Dan Turner, head of sequencing development at the Wellcome Trust Sanger Institute who has worked with array-based and solution-based capture methods, agreed that generating PCR probes "can amount to a lot of work if you want to look at large regions." However, other hybridization-based methods, he estimated, "will inevitably cost more to perform than the method in this paper."
The method "will make sequence capture of smaller regions much more accessible, as it is something that can be done relatively inexpensively, and it gives the experimenter full control over the probe selection [and] design," Turner said by e-mail.
Finally, Seidman said, the method "turns out to be very good" for detecting copy-number variants, which "are obviously a big deal in medical resequencing." According to Turner, that capability has not yet been reported for other methods.

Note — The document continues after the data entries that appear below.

[src/hw/rtl/tzpc_pkg.sv]
// shared types and constants for the two-zone people counter
package tzpc_pkg;

  localparam int DIST_W  = 16;
  localparam int COUNT_W = 16;
  localparam int FILL_W  = 3;
  localparam int PAT_W   = 2;

  // reset value of the occupancy threshold
  localparam logic [DIST_W-1:0] THRESH_RESET = 16'd1000;

  // path fill marks
  localparam logic [FILL_W-1:0] FILL_START = 3'd1;
  localparam logic [FILL_W-1:0] FILL_FULL  = 3'd4;

  // occupancy patterns, bit 0 left, bit 1 right
  localparam logic [PAT_W-1:0] PAT_LEFT  = 2'd1;
  localparam logic [PAT_W-1:0] PAT_RIGHT = 2'd2;
  localparam logic [PAT_W-1:0] PAT_BOTH  = 2'd3;

  // count limits
  localparam logic signed [COUNT_W-1:0] COUNT_MAX = 16'sh7FFF;
  localparam logic signed [COUNT_W-1:0] COUNT_MIN = -16'sh8000;

  // one reading held in the input register
  typedef struct packed {
    logic [DIST_W-1:0] distance;
    logic              zone;
  } reading_t;

  // one result on its way to the output register
  typedef struct packed {
    logic                      right_occupied;
    logic                      left_occupied;
    logic                      zone_changed;
    logic signed [COUNT_W-1:0] people_count;
  } result_t;

endpackage

[src/hw/rtl/tzpc_in_stage.sv]
// input register with slave-side stream handshake
module tzpc_in_stage (
  input  logic              clk,
  input  logic              rst,
  input  logic              s_tvalid,
  output logic              s_tready,
  input  tzpc_pkg::reading_t s_item,
  input  logic              advance,
  output logic              held_valid,
  output tzpc_pkg::reading_t held_item
);
  import tzpc_pkg::*;

  // room when empty or when the held reading moves on this cycle
  assign s_tready = !held_valid || advance;

  // valid flag
  always_ff @(posedge clk) begin
    if (rst) begin
      held_valid <= 1'b0;
    end else if (s_tready) begin
      held_valid <= s_tvalid;
    end
  end

  // payload, no reset needed
  always_ff @(posedge clk) begin
    if (s_tready && s_tvalid) begin
      held_item <= s_item;
    end
  end

endmodule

The article also states that the specificity of the method is "comparable to that of other hybridization approaches" and that both sensitivity and uniformity are "superior to that of existing methods."

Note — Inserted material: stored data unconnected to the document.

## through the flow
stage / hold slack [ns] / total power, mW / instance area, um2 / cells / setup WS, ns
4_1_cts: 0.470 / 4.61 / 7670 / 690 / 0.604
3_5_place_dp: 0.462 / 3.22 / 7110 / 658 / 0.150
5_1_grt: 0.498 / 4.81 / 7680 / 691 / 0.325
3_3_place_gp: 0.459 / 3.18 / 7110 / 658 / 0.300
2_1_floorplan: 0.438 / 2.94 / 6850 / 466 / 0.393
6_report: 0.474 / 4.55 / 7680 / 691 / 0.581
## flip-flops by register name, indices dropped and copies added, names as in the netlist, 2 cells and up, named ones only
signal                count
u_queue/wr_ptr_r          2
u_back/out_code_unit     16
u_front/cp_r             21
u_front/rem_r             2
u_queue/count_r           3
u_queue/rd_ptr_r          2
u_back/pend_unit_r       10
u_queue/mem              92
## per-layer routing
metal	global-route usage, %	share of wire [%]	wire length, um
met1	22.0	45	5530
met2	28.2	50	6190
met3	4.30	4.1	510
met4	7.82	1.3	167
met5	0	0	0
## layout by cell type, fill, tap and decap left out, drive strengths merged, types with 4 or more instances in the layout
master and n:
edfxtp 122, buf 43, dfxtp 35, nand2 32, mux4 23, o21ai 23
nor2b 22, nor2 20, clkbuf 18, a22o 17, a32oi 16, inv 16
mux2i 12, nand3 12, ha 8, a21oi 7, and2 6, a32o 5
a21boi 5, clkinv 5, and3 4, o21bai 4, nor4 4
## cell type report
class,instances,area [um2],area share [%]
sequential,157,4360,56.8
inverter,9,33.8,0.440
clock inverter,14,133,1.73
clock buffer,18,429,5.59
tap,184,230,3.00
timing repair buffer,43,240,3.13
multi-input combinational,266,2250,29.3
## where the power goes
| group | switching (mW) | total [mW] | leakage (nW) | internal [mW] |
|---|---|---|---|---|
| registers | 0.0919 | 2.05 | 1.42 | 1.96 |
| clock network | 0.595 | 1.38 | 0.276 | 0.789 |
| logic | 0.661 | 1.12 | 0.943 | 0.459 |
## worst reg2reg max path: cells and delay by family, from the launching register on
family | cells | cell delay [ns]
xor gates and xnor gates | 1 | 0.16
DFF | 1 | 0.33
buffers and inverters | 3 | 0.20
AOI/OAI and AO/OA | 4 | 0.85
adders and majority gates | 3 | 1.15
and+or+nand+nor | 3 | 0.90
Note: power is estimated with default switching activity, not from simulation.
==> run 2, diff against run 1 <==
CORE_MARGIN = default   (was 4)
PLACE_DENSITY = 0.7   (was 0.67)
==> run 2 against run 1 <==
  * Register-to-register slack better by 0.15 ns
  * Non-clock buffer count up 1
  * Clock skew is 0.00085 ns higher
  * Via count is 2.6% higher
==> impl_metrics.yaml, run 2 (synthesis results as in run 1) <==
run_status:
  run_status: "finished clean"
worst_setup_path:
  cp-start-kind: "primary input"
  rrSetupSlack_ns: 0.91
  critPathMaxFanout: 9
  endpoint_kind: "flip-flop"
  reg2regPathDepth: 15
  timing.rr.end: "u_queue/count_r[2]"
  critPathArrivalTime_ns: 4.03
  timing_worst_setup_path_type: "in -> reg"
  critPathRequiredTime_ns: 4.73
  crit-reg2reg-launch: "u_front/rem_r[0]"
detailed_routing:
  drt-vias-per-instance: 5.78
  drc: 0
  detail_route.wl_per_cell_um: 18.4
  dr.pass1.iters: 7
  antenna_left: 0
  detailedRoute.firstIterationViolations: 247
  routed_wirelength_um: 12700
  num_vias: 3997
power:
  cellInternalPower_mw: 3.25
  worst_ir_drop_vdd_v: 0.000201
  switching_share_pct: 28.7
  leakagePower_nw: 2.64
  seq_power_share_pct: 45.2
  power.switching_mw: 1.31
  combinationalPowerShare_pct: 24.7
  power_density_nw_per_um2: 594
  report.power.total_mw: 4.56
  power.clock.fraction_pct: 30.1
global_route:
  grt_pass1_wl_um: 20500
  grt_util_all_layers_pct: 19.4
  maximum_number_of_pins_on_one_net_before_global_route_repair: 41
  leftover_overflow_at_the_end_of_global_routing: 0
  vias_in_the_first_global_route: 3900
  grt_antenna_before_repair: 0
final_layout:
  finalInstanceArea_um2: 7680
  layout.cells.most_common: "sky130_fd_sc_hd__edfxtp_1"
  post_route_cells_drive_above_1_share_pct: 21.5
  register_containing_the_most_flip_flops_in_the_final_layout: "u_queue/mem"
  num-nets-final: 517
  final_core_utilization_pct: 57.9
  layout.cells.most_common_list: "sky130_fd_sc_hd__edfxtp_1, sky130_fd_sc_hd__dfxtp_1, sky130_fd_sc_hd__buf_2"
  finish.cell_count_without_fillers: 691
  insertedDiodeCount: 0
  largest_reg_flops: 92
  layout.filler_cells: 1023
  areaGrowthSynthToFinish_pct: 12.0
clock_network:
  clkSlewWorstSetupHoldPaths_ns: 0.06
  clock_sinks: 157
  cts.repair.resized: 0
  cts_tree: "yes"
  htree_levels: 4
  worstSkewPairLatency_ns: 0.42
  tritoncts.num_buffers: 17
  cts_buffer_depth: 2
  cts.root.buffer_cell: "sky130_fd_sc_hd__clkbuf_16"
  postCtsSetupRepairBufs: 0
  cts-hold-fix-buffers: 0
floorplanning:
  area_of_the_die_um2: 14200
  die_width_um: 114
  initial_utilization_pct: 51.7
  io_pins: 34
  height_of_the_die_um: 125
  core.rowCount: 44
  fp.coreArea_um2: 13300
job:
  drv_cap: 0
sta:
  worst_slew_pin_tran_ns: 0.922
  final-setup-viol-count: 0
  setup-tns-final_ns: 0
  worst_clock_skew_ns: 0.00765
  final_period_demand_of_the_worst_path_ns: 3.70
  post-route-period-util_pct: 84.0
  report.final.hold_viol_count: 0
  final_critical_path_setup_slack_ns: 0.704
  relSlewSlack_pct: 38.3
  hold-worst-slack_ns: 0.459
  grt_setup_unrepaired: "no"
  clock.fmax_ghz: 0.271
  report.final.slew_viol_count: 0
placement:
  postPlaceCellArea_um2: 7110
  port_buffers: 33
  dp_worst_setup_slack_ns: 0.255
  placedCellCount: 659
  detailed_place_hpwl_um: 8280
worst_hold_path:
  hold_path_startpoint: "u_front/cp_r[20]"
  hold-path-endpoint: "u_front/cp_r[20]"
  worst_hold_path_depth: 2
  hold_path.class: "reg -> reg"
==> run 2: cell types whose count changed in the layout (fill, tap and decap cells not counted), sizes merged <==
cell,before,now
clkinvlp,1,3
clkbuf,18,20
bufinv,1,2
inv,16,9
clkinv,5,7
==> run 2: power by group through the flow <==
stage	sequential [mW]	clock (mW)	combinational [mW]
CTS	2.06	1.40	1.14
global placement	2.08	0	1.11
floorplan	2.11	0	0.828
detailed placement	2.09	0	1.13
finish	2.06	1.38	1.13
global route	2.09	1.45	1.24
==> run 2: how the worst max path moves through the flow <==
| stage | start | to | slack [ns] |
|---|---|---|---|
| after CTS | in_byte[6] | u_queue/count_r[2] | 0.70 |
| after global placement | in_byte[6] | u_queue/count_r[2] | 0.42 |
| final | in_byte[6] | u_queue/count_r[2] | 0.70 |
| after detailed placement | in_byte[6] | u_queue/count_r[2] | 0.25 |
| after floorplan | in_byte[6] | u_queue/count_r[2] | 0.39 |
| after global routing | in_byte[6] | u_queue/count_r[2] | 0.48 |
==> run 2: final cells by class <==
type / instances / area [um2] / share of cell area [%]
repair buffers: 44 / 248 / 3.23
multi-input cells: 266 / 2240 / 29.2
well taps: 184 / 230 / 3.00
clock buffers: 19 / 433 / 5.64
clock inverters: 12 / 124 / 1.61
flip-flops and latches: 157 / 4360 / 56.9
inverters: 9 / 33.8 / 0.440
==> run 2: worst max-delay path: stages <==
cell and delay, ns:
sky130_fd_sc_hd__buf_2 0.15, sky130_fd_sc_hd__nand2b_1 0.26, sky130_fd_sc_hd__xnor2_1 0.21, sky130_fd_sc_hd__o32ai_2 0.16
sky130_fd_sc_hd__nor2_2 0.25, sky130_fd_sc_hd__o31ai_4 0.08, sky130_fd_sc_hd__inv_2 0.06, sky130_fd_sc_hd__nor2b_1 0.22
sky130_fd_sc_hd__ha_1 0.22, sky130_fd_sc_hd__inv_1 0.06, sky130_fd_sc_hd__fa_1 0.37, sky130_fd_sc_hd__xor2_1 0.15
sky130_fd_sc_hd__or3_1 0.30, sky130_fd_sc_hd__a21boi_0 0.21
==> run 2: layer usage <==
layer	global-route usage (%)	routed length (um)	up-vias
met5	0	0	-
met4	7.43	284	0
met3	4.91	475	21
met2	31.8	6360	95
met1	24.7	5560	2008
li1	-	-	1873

According to Seidman, the latter appears to be related to the length of the DNA on the filter. "We think that the longer pieces that we put on the nitrocellulose filter actually help to have a much more uniform coverage," he said. That, in turn, reduces the amount of sequencing required to reach a certain coverage across the target.
Bainbridge said he suspects uniformity "is very target-dependent," adding that "capturing a number of small regions with a lot of probes is different than capturing a much larger number of regions with [fewer] probes."
It is also not clear from the paper, he said, how well the method will capture regions larger than 115 kilobases, and how well it works with larger numbers of samples.
The Harvard researchers are now applying the approach in population studies of both HCM and HDL cholesterol, for example to identify new sequence variants. For HCM, they are planning to study, eventually, 400 to 500 subjects, according to Seidman, and "similar numbers for HDL."
Several other research groups that he and his colleagues are collaborating with are using the method as well, he said.